As someone working in technology, I believe no one in this field ever truly stops learning. Right now, I’m deep in my AI learning curve, and it’s absolutely fascinating — the technology itself, its implementation, and the operational impact it brings. I remember my first encounter with AI in telecom operations, specifically in analytics. AI-driven analytics provided valuable insights but lacked the autonomy to act on them. While AI could detect network anomalies, optimize resources, or flag potential issues, human intervention was still necessary to make decisions and execute actions. I think it almost feels like having a co-pilot who could identify turbulence ahead but couldn’t adjust the flight path. In a fast-paced telecom environment where real-time decision-making is critical — whether for network optimization, fault resolution, or customer engagement — this lack of autonomy led to inefficiencies, delays, and missed opportunities for proactive service enhancements.
Recently, I was introduced to Agentic AI and have been working closely with my Product Development team to explore its potential. Unlike traditional AI, Agentic AI is designed to not only analyze data but also make autonomous decisions and take proactive actions. This evolution in AI has the potential to redefine telecom operations by enhancing efficiency and reducing the need for human intervention in critical processes. In this blog, I want to discuss the broader adoption of this technology and the key differences between implementing traditional AI and transitioning to Agentic AI.
My Understanding of AI vs. Agentic AI
The conventional AI systems or traditional AI systems are designed to process vast amounts of data, recognize patterns, and provide insights. These systems often rely on predefined rules and require human intervention for decision-making and execution.
An example of traditional AI in telecom is AI-powered chatbots used for customer service. These chatbots can answer common queries, process simple requests, and route customers to the right department based on predefined rules. However, they lack true autonomy and adaptability — if a customer asks a question outside of their programmed responses, they either provide a generic answer or escalate the issue to a human agent. This reliance on predefined rules and human intervention highlights the limitations of traditional AI, which Agentic AI aims to overcome.

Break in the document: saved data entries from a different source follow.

## ./config.mk

```make
export PLATFORM = sky130hd
export DESIGN_NAME = execute
export DESIGN_NICKNAME = execute
export VERILOG_FILES = /design/flow/design.v
export SDC_FILE = /design/flow/constraint.sdc
export NUM_CORES = 4
export LEC_CHECK = 1
export CORE_UTILIZATION = 30
```

## ./constraint.sdc

```tcl
current_design execute

set clk_period 16.3
set clk_io_pct 0.2

create_clock -name clk0 -period $clk_period [get_ports {clk}]

set non_clock_inputs [all_inputs -no_clocks]
set_input_delay [expr $clk_period * $clk_io_pct] -clock clk0 $non_clock_inputs
set_output_delay [expr $clk_period * $clk_io_pct] -clock clk0 [all_outputs]
```
==> /design/flow/design.v <==
module FP_Unpacker (
    input [31:0] in,
    output sign,
    output [7:0] exp,
    output [22:0] frac,
    output is_zero,
    output is_inf,
    output is_nan
);
    assign sign = in[31];
    assign exp = in[30:23];
    assign frac = in[22:0];
    wire e_all_zeros = (exp == 8'h00);
    wire e_all_ones = (exp == 8'hFF);
    wire f_all_zeros = (frac == 23'h000000);
    assign is_zero = e_all_zeros & f_all_zeros;
    assign is_inf = e_all_ones & f_all_zeros;
    assign is_nan = e_all_ones & !f_all_zeros;
endmodule
==> /design/flow/run.sh <==
#!/bin/bash
# OpenROAD 26Q1-2900-gdf79404cd8, Yosys 0.63+post, stock flow scripts
make -C /OpenROAD-flow-scripts/flow DESIGN_CONFIG=/design/flow/config.mk WORK_HOME=/design/flow/orfs finish
==> /design/flow/config.mk <==
export PLATFORM = sky130hd
export DESIGN_NAME = FP_Unpacker
export DESIGN_NICKNAME = FP_Unpacker
export VERILOG_FILES = /design/flow/design.v
export SDC_FILE = /design/flow/constraint.sdc
export NUM_CORES = 4
export LEC_CHECK = 1
export CORE_AREA = 10 10 70 70
export DIE_AREA = 0 0 80 80
==> /design/flow/constraint.sdc <==
current_design FP_Unpacker

set clk_period 1.5
set clk_io_pct 0.2

create_clock -name clk0 -period $clk_period

set non_clock_inputs [all_inputs -no_clocks]
set_input_delay [expr $clk_period * $clk_io_pct] -clock clk0 $non_clock_inputs
set_output_delay [expr $clk_period * $clk_io_pct] -clock clk0 [all_outputs]
==> results.txt <==
Physical implementation

The post-synthesis instance area is 348 µm². The residual antenna-violating net count after detailed routing is 0. The number of maximum-capacitance violations recorded for the run is 0. The first-iteration detailed-routing DRC count is 3. Summed over all cells, the static leakage comes to 0.385 nW. The highest attainable clock frequency is 611 MHz. The total of clock buffers placed in the layout is 0. The final timing report lists a hold violation count of 0. The number of vias per cell is 3.47. Final hold analysis gives a worst-case slack of 0.600 ns. The portion of synthesized area spent on multiplexers is 0. The most common cell after layout, fill and taps aside is sky130_fd_sc_hd__clkdlybuf4s50_1.

The sequential cell fraction of total power is 0. Of the total power, combinational logic draws 1.000. Per the finish-stage timing summary, setup violations number 3. The first TritonRoute pass finished after 4 iterations. The arrival time reported for the critical path endpoint is 1.34 ns. The required time of the critical path is 1.20 ns.

The OpenROAD warning count is 34. The fraction of power consumed by the clock network is 0. Input and output buffers added on the ports amount to 65. The post-synthesis cell type count is 8. The final routed wire length divided by cell count is 13.4 µm. For reference, the placement row count at floorplan is 21. Total global-route track usage over all layers is 0.0522. Of the synthesized area, sequential elements account for 0. The largest family of logic cells by area is buffers and inverters. The class of the worst hold path is in2out. The slew of the pin with the lowest slew margin is 0.219 ns. The worst setup path is captured at an output pin. In this run the worst path has a maximum fanout of 2.

The number of vias in the routed layout is 483. The cell family with the largest share of critical-path delay is simple AND/OR/NAND/NOR gates. The arithmetic-cell share of the synthesized area counting full adders, half adders and majority gates is 0. The post-route utilization of the core is recorded as 0.278.

Setup repair after global routing could not meet its margin everywhere. The number of cell instances after yosys synthesis is 49. The aggregate routed wire length is 1860 µm. Hold analysis shows the worst path with a depth of 0. For the completed layout, the total cell area is recorded as 951 µm².

STA classifies the critical path startpoint as a primary input. The final tally of max-slew violations is 0. The instance area after placement is 861 µm². The x dimension of the die is 80 µm. The Yosys warning count is 0. The final timing report gives a worst setup slack of -0.136 ns. The cell-internal power is 0.000130 W. The layout summary lists the proportion of cells stronger than drive strength 1 as 0.409. The growth of design area from synthesis to finish is 173%. The final period utilization is 1.09.

The area taken by sequential standard cells is reported as 0 µm². The total power per unit cell area is 191 nW/µm². The final layout contains a sequential cell count of 0. The number of global-route vias before repair is 549. Once detailed placement completed, the half-perimeter wirelength came to 1660 µm.

The global-route wire length before repair is 2770 µm. The die is 80 µm tall. The placer's final routability congestion estimate is 0.791.

The xor/xnor share of the synthesized area is 0. The initial antenna violation count was 0. The post-layout minimum cycle time is 1.64 ns. The run finished, with violations left. The peak supply drop is 0.0712 mV. In the synthesized netlist, the number of instances is 49. The I/O pin count is 67. For this configuration, the core starts out at a cell density of 0.102. The cell-mix breakdown from Yosys lists the compound-gate area share as 0.0288.

Entering global routing, the biggest net connects 4 pins. The setup TNS is -0.368 ns. The area recorded from the Yosys report for this design is 348 µm².

The depth of the critical timing path with buffers and inverters included is 7. The stage delay of the slowest cell on the critical path is 0.28 ns. The final reports fail on negative setup slack.

Switching power as a fraction of the total was reported as 0.283. Summed over all nets, the switching power comes to 0.0000512 W. The slowest cell on the critical path is sky130_fd_sc_hd__nor4_4. Each instance of the synthesized netlist takes up on average 7.10 µm². The chip area is 6400 µm². The placeable core area is 3420 µm². The script reports the combined buffer and inverter count of the critical path as 4. Per the GRT congestion report, total overflow comes to 0. The DRC violation count after routing is 0. Per the synthesis report, the simple-gate share of the synthesized area is 0.281. The worst max-slew margin expressed relative to the limit is 0.853. The cell type with the highest occurrence count on the critical path is sky130_fd_sc_hd__buf_6.

The number of antenna diodes in the final layout is 0. The cell sequence reported for the critical path is buf_6, nor4_4, nand4_1, buf_4, buf_6, nor3_4, buf_2. The worst setup path is of the in2out kind. The design draws 0.000181 W. By instance count after routing, the leading logic cell types are 31 x sky130_fd_sc_hd__clkdlybuf4s50_1, 14 x sky130_fd_sc_hd__dlygate4sd2_1, 8 x sky130_fd_sc_hd__buf_2, 8 x sky130_fd_sc_hd__buf_4, 7 x sky130_fd_sc_hd__buf_6.
-- layer usage --
metal / vias up / track usage / part of all wire
met5: - / 0 / 0
met4: 0 / 0 / 0
met3: 0 / 0.0307 / 0.16
met2: 35 / 0.0947 / 0.49
met1: 217 / 0.0534 / 0.34
li1: 231 / - / -
-- area by class of cell --
type | instances | area [µm²]
Multi-Input combinational cell | 17 | 210
Tap cell | 46 | 57.6
Timing Repair Buffer | 76 | 683
Fill cell | 373 | 2460
-- worst paths after layout --
kind                    from  endpoint  slack, ns
worst max-delay path  in[22]   is_zero      -0.14
worst min-delay path  in[31]      sign       0.60
-- Yosys cell counts --
library cell              instances  area (µm²)
sky130_fd_sc_hd__nand4_1          3        18.8
sky130_fd_sc_hd__buf_4           32         240
sky130_fd_sc_hd__nor4_2           1        12.5
sky130_fd_sc_hd__o21ba_1          1        10.0
sky130_fd_sc_hd__nor4_1           6        37.5
sky130_fd_sc_hd__or2_2            1        6.26
sky130_fd_sc_hd__nand2_1          2        7.51
sky130_fd_sc_hd__nor3_1           3        15.0
-- timing repair --
action,4_1_cts,5_1_grt
hold endpoints to repair,0,0
gates resized,93,11
setup buffers,5,0
hold buffers,0,0
pin swaps,16,2
setup endpoints to repair,34,3
-- power by group through the flow --
| stage | registers (W) | logic, W | clock network (W) |
|---|---|---|---|
| 4_1_cts | 0 | 0.000182 | 0 |
| 5_1_grt | 0 | 0.000197 | 0 |
| 6_report | 0 | 0.000181 | 0 |
-- cell families (layout without fill, tap and decap cells) --
logic type,count (synthesis),after routing
buffers and inverters,32,76
AND/OR/NAND/NOR,16,16
AND-OR/OR-AND,1,1
-- metrics by stage --
step           setup WS (ns)  std cells
6_report              -0.136        139
5_1_grt               -0.231        139
4_1_cts               -0.152        139
3_5_place_dp          -0.831        134
3_3_place_gp          -0.801        134
2_1_floorplan          0.320         49
Power and IR drop assume default switching activity.
===== design/flow/run.sh =====
#!/bin/bash
# OpenROAD 26Q1-2900-gdf79404cd8, Yosys 0.63+post, stock flow scripts
make -C /OpenROAD-flow-scripts/flow DESIGN_CONFIG=/design/flow/config.mk WORK_HOME=/design/flow/orfs finish

===== design/flow/constraint.sdc =====
current_design Segment

set clk_period 1.0
set clk_io_pct 0.2

create_clock -name clk0 -period $clk_period

set non_clock_inputs [all_inputs -no_clocks]
set_input_delay [expr $clk_period * $clk_io_pct] -clock clk0 $non_clock_inputs
set_output_delay [expr $clk_period * $clk_io_pct] -clock clk0 [all_outputs]
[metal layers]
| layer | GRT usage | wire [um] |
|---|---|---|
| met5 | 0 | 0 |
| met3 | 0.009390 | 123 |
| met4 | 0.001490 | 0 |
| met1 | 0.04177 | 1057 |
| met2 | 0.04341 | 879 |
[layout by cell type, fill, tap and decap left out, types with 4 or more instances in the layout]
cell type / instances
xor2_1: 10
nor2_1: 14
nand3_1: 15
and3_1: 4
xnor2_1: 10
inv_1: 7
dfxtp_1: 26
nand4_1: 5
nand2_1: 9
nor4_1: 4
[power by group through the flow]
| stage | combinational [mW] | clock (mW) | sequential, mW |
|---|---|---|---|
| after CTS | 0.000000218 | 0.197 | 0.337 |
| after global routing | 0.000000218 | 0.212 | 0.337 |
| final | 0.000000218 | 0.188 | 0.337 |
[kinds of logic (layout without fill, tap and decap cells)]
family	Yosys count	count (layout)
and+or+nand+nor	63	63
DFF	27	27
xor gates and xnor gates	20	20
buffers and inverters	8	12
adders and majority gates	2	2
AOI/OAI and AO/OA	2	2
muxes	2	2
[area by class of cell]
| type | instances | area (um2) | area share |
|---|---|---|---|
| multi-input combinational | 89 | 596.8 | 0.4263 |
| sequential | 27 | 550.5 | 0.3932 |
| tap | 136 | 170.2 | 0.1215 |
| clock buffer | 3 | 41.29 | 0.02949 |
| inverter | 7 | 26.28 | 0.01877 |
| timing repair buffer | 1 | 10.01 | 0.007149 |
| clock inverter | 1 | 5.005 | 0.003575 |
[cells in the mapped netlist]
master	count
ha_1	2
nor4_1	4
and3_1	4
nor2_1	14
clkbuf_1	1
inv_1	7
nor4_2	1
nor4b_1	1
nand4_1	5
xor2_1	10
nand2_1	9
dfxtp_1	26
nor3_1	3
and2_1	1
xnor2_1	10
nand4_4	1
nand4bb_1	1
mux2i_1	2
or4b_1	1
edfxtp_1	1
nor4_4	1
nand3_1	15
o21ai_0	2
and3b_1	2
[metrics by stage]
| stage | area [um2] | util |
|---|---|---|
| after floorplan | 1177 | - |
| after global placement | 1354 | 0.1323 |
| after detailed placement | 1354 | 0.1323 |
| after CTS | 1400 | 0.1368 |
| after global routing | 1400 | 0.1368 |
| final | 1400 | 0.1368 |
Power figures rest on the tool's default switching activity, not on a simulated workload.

Agentic AI, is built on the foundation of autonomous decision-making. It proactively takes actions, learns from outcomes, adapts to new scenarios, and interacts dynamically with systems and users. It acts as an independent agent that can operate with minimal human input, making it a game-changer for industries like telecom.
Let me explain it better using the same Chatbot example, but using Agentic AI instead of traditional AI. Agentic AI would transform the chatbot by enabling it to go beyond predefined scripts and simple query handling. Instead of just responding to questions, an agentic AI-powered chatbot would understand customer intent, predict potential issues, and take proactive actions.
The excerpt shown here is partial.